Please see the FAQ page for debugging suggestions

I use MPICH to compile this code. However, even though I change it to open-mpi 4.0.1 or open-mpi 3.0.1 which running in another workstation, it still can't work. I don't know openmp much so I'm unable to figure out where the problem is.

Answer 1 · 2019-04-03T18:47:42.000Z

Maybe try to disable openMP using -DUSE_OMP=no at the cmake stage.

Answer 2 · 2019-04-03T18:49:54.000Z

Ok, sorry I missed that you already tried that. So, MagIC won't work in its hybrid form using openmpi because of the poor support for thread-safety. Some mpich versions should work but frankly on a workstation you should disable openMP, this is only worth it on clusters with intelmpi.

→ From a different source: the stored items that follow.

`src/design/cnn_feed_pkg.sv`:
```
/* Geometry and types for the layer 1/2 feed sequencer
   Image is 28x28 in four interleaved banks, four filters of 3x3 taps */
package cnn_feed_pkg;

    localparam int PIX_W = 8;
    localparam int IMG_SIDE = 28;
    localparam int BANK_SIDE = IMG_SIDE / 2;  // Words per bank row
    localparam int IMG_ADDR_W = 8;
    localparam int BLOCKS_PER_SIDE = 13;
    localparam int BLOCKS_PER_FILTER = BLOCKS_PER_SIDE * BLOCKS_PER_SIDE;
    localparam int NUM_FILTERS = 4;
    localparam int TAPS = 9;
    localparam int STEPS_PER_BLOCK = 11;  // Header, nine windows, SSFR
    localparam int PARAMS_PER_FILTER = 10;  // Bias then nine weights
    localparam int PARAM_ADDR_W = 6;
    localparam int RES_ADDR_W = 8;

    typedef logic [PIX_W-1:0] pixel_t;
    typedef logic [IMG_ADDR_W-1:0] img_addr_t;
    typedef logic [PARAM_ADDR_W-1:0] param_addr_t;
    typedef logic [RES_ADDR_W-1:0] res_addr_t;

    localparam pixel_t SSFR_CODE = 8'hC1;  // Max-pool plus ReLU
    localparam pixel_t SSFR_PARAM = 8'h28;

    typedef struct packed {
        pixel_t tl;
        pixel_t tr;
        pixel_t bl;
        pixel_t br;
    } window_t;

    typedef enum logic [1:0] {
        FEED_HEADER,
        FEED_WINDOW,
        FEED_SSFR
    } feed_kind_e;

    typedef struct packed {
        feed_kind_e kind;
        window_t    win;
        pixel_t     param;
    } feed_item_t;

    typedef enum logic [1:0] {
        TGT_IMAGE,
        TGT_PARAM,
        TGT_RESULT
    } host_target_e;

    typedef struct packed {
        logic         we;
        host_target_e target;
        logic [1:0]   bank;
        img_addr_t    addr;   // Low bits only for the parameter RAM
        pixel_t       wdata;
    } host_req_t;

    typedef enum logic [1:0] {
        CMD_NOP,
        CMD_START
    } cmd_e;

    typedef enum logic {
        IDLE,
        LAYER12
    } seq_state_e;

endpackage

```
`src/design/bank_ram.sv`:
```
`timescale 1ns/100ps
/* Single-port RAM, read during write returns the old word
   No reset on contents; addresses past DEPTH read as unknown */
module bank_ram #(
    parameter int DEPTH = 256
) (
    input  logic                      clk,
    input  logic                      we,
    input  logic [$clog2(DEPTH)-1:0]  addr,
    input  cnn_feed_pkg::pixel_t      wdata,
    output cnn_feed_pkg::pixel_t      q
);

    cnn_feed_pkg::pixel_t mem [DEPTH];

    always_ff @(posedge clk) begin
        if (we) begin
            mem[addr] <= wdata;
        end
        q <= mem[addr];  // One cycle read latency
    end

endmodule

```
`config.mk`:
```
export PLATFORM = sky130hd
export DESIGN_NAME = bank_ram
export DESIGN_NICKNAME = d
export VERILOG_FILES = /design/src/design/cnn_feed_pkg.sv /design/src/design/bank_ram.sv
export SDC_FILE = /design/constraint.sdc
export NUM_CORES = 2
export LEC_CHECK = 0
export BUFFER_PORTS_ARGS = -buffer_cell sky130_fd_sc_hd__buf_2
export CORE_ASPECT_RATIO = 1.4
export CORE_UTILIZATION = 32
export CTS_CLUSTER_DIAMETER = 120
export DETAILED_ROUTE_END_ITERATION = 7
export HOLD_SLACK_MARGIN = 0.12
export PLACE_DENSITY_LB_ADDON = 0.3
export SYNTH_ARGS = -nofsm -noshare
export SYNTH_HDL_FRONTEND = slang
export SYNTH_SLANG_ARGS = --single-unit
export TNS_END_PERCENT = 30
```
`constraint.sdc`:
```
create_clock -name clk -period 4.7 [get_ports clk]
set_input_delay 0.94 -clock clk [delete_from_list [all_inputs] [get_ports clk]]
set_output_delay 0.94 -clock clk [all_outputs]
set_load 0.005 [all_outputs]
```
==> flow_metrics.py <==
metrics = {
    "global_route": {
        "use_met2": 0.292,
        "use_met1": 0.204,
        "gr-total-overflow": 0,
        "antenna_found_initial": 10,
        "grtUsageMet3": 0.0233,
        "track_usage": 0.165,
        "grt_pass1_wl_mm": 294,
        "busiest_layer": "met2",
        "grt_max_degree": 127,
        "grt_pass1_vias": 39571,
    },
    "synthesis": {
        "ys_top_cells_by_count": "edfxtp_1, mux4_2, a22oi_1",
        "synthesis.nets": 3565,
        "synth-seq-cells": 2056,
        "synthMuxAreaShare": 0.147,
        "yosys-top-cells-area": "edfxtp_1, mux4_2, a22oi_1",
        "ys_async_sr_fraction": 0,
        "synth_top_area_frac": 0.783,
        "synth_top_family_by_area": "multiplexers",
        "synth_xor_area_frac": 0,
        "yosys.area.top_type": "edfxtp_1",
        "synth_area_um2": 78500,
        "yosys.cell_count.top_type": "edfxtp_1",
        "synth_warnings": 0,
        "avgSynthCellArea_um2": 22.1,
        "synth_compound_area_frac": 0.0362,
        "synth_cell_types": 22,
        "synth-simple-area-share": 0.0173,
        "synth_ff_type": "edfxtp_1",
        "synth-edff-count": 2048,
        "seq_area_frac_synth": 0.786,
        "synthCells": 3547,
        "synth-adder-area-share": 0,
    },
    "clock_tree": {
        "cts.sinks": 2056,
        "cts_tree": "yes",
        "cts_setup_buffers": 0,
        "post_cts_resized": 0,
        "clock_path_buffers": 4,
        "cts_hold_buf": 0,
        "path_clk_slew_ps": 60,
        "cts_root_buf": "clkbuf_16",
        "cts_made_buffers": 191,
        "htreeDepth": 4,
        "insertion_delay_ps": 840,
    },
    "setup_path": {
        "path_class": "in -> reg",
        "max_stage_delay_ps": 1430,
        "crit_slowest_cell": "o41ai_1",
        "end_kind": "flip-flop",
        "required_ps": 5400,
        "crit_top_cell": "buf_12",
        "cp.arrival_ps": 4780,
        "crit_fanout": 32,
        "startpoint_type": "input pin",
        "crit_chain": "buf_8, buf_12, buf_12, mux4_2, a22oi_1, a21oi_1, o41ai_1, buf_4, nand4_1",
    },
    "sta": {
        "setup_viol_count_final": 0,
        "tightest_slew_ps": 1640,
        "worst_slack_ps": 615,
        "finalHoldViolations": 0,
        "timing.setup.tns_ps": 0,
        "rsz0062_at_grt": "no",
        "whs_ps": 569,
        "skew_ps": 43.0,
        "finalMaxSlewViolations": 2,
        "max_freq_mhz": 245,
        "fin_crit_sh": 0.869,
        "relSlewSlack": -0.109,
        "post-route-min-period_ps": 4090,
    },
    "pwr": {
        "switching_share": 0.213,
        "p_switching_w": 0.00789,
        "p_seq_frac": 0.547,
        "pwr-share-comb": 0.048,
        "irDropWorstVdd_mv": 0.294,
        "clockPowerShare": 0.405,
        "p_per_area_nw_per_um2": 406,
        "leakagePower_nw": 27.9,
        "power.total_w": 0.0370,
        "p_int_w": 0.0291,
    },
    "route": {
        "avgViaCountPerCell": 5.14,
        "dr.pass1.iters": 5,
        "vias": 37580,
        "wl_mm": 205,
        "route.antenna.remaining_nets": 0,
        "post-route-drc-count": 0,
        "post_drt_wl_per_cell_um": 28.0,
        "drtIter0Drc": 3536,
    },
    "die": {
        "start_util": 0.322,
        "io_pins": 26,
        "die-width_um": 421,
        "rows": 214,
        "die-area_um2": 247000,
        "coreArea_um2": 243000,
        "die_h_um": 588,
    },
    "final_layout": {
        "layout-drive-gt1-share": 0.299,
        "layout-area-overhead-vs-synth_pct": 16.1,
        "finalCoreUtilization": 0.374,
        "fin_nets": 3946,
    },
    "outcome": {
        "violations": "capacitance limit, slew limit",
        "outcome": "complete, but fails checks",
    },
    "job": {
        "maxCapViolCount": 1,
    },
    "placed_design": {
        "dpl.hpwl_mm": 130,
        "pre_cts_slack_ps": -210,
        "io_buffers": 25,
        "gp_congestion": 0.803,
    },
    "hold_path": {
        "hp-class": "in -> reg",
    },
}
flip-flops by register name, summed over array words and instances, names as in the netlist:
name / count
mem: 2048
q: 8
per-layer routing:
layer  vias to the layer above  part of all wire
met4                         8             0.037
met3                       340             0.052
met2                      1038              0.53
met5                         -           0.00029
met1                     20395              0.39
li1                      15799                 -
logic make-up (layout without fill, tap and decap cells):
logic type             after synthesis  in the layout
other                                0              2
buffers and inverters              233            757
and+or+nand+nor                    330            330
DFF                               2056           2056
AOI/OAI and AO/OA                  416            416
muxes                              512            512
cells in the final DEF (no fill, tap or decap), types with 10 or more instances in the layout:
master     instances
buf_4            355
a21oi_1          128
clkinv_1          39
nor3_1            29
buf_12            40
nor2_1           231
clkinv_2          36
buf_2             15
mux4_2           512
buf_8             10
edfxtp_1        2048
a22oi_1          256
o41ai_1           27
clkbuf_16        192
clkbuf_1          33
nand2_1           27
bufinv_16         13
power by group through the flow:
stage | logic [W] | clock network, W | registers (W)
floorplan | 0.000898 | 0 | 0.0206
finish | 0.00179 | 0.0150 | 0.0202
global placement | 0.00181 | 0 | 0.0206
detailed placement | 0.00183 | 0 | 0.0206
CTS | 0.00183 | 0.0153 | 0.0202
global route | 0.00189 | 0.0159 | 0.0202
layout make-up:
cell class	count	area, µm²
Fill cell	21962	152000
Tap cell	3240	4050
Inverter	1	3.75
Sequential cell	2056	61700
Clock buffer	229	4980
Antenna cell	2	5.00
Multi-Input combinational cell	1258	15800
Clock inverter	107	882
Timing Repair Buffer	420	3690
per-stage QoR:
stage | area, µm² | cells
5_1_grt | 91100 | 7312
4_1_cts | 91100 | 7311
6_report | 91100 | 7313
3_3_place_gp | 85200 | 6975
3_5_place_dp | 85300 | 6975
2_1_floorplan | 78500 | 3547
worst max-delay path: cells and delay by family:
family          cells  cell delay [ps]
compound gates      3             1900
buf+inv             4             1210
mux                 1              520
simple gates        1              110
final timing paths:
check / startpoint / endpoint / slack, ps / depth (start not counted)
max: addr[0] / q[7] / 610 / 9
min: wdata[1] / mem[15][1] / 570 / 1
max reg2reg: mem[47][7] / q[7] / 1400 / 6
min reg2reg: mem[249][2] / q[2] / 970 / 5
Power figures use the tool's default switching activity.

Answer 3 · 2019-04-08T12:42:05.000Z

Ok, sorry I missed that you already tried that. So, MagIC won't work in its hybrid form using openmpi because of the poor support for thread-safety. Some mpich versions should work but frankly on a workstation you should disable openMP, this is only worth it on clusters with intelmpi.

Thank you for your answer. But it still seems to be hard to work in its hybrid on the HPC which I’m using. I would like to rebuild the intel MPI environment later.

I saw the line written in the pdf doc:” the n_r_max-1 must be a multiple of <n_mpi>, where n_r_max is the number of radial grid points.” So at first I thought that the number of CPU cores should be smaller than n_r_max. But the Table B.4 in

Performance benchmarks for a next generation numerical dynamo model[J]. Geochemistry, Geophysics, Geosystems, 2016, 17(5):1586-1607.

shows a case that MagIC5 run a (192, 384, 768) sample with 512 CPU cores. So I wonder whether the using of Openmp can make samples working by many CPU cores and a little grids. Is it right? or did I misread something?

Answer 4 · 2019-04-10T08:25:55.000Z

No you're correct: number of MPI ranks is limited to n_r_max-1 but you can indeed multiply this by a number of openMP threads. That being said, only intelmpi and mpich have a proper support for MPI_THREAD_MULTIPLE used in MagIC.

Answer 5 · 2019-07-27T15:08:06.000Z

With the latest version of the code, we're back to MPI_THREAD_FUNNELED and so openmpi should
work fine too.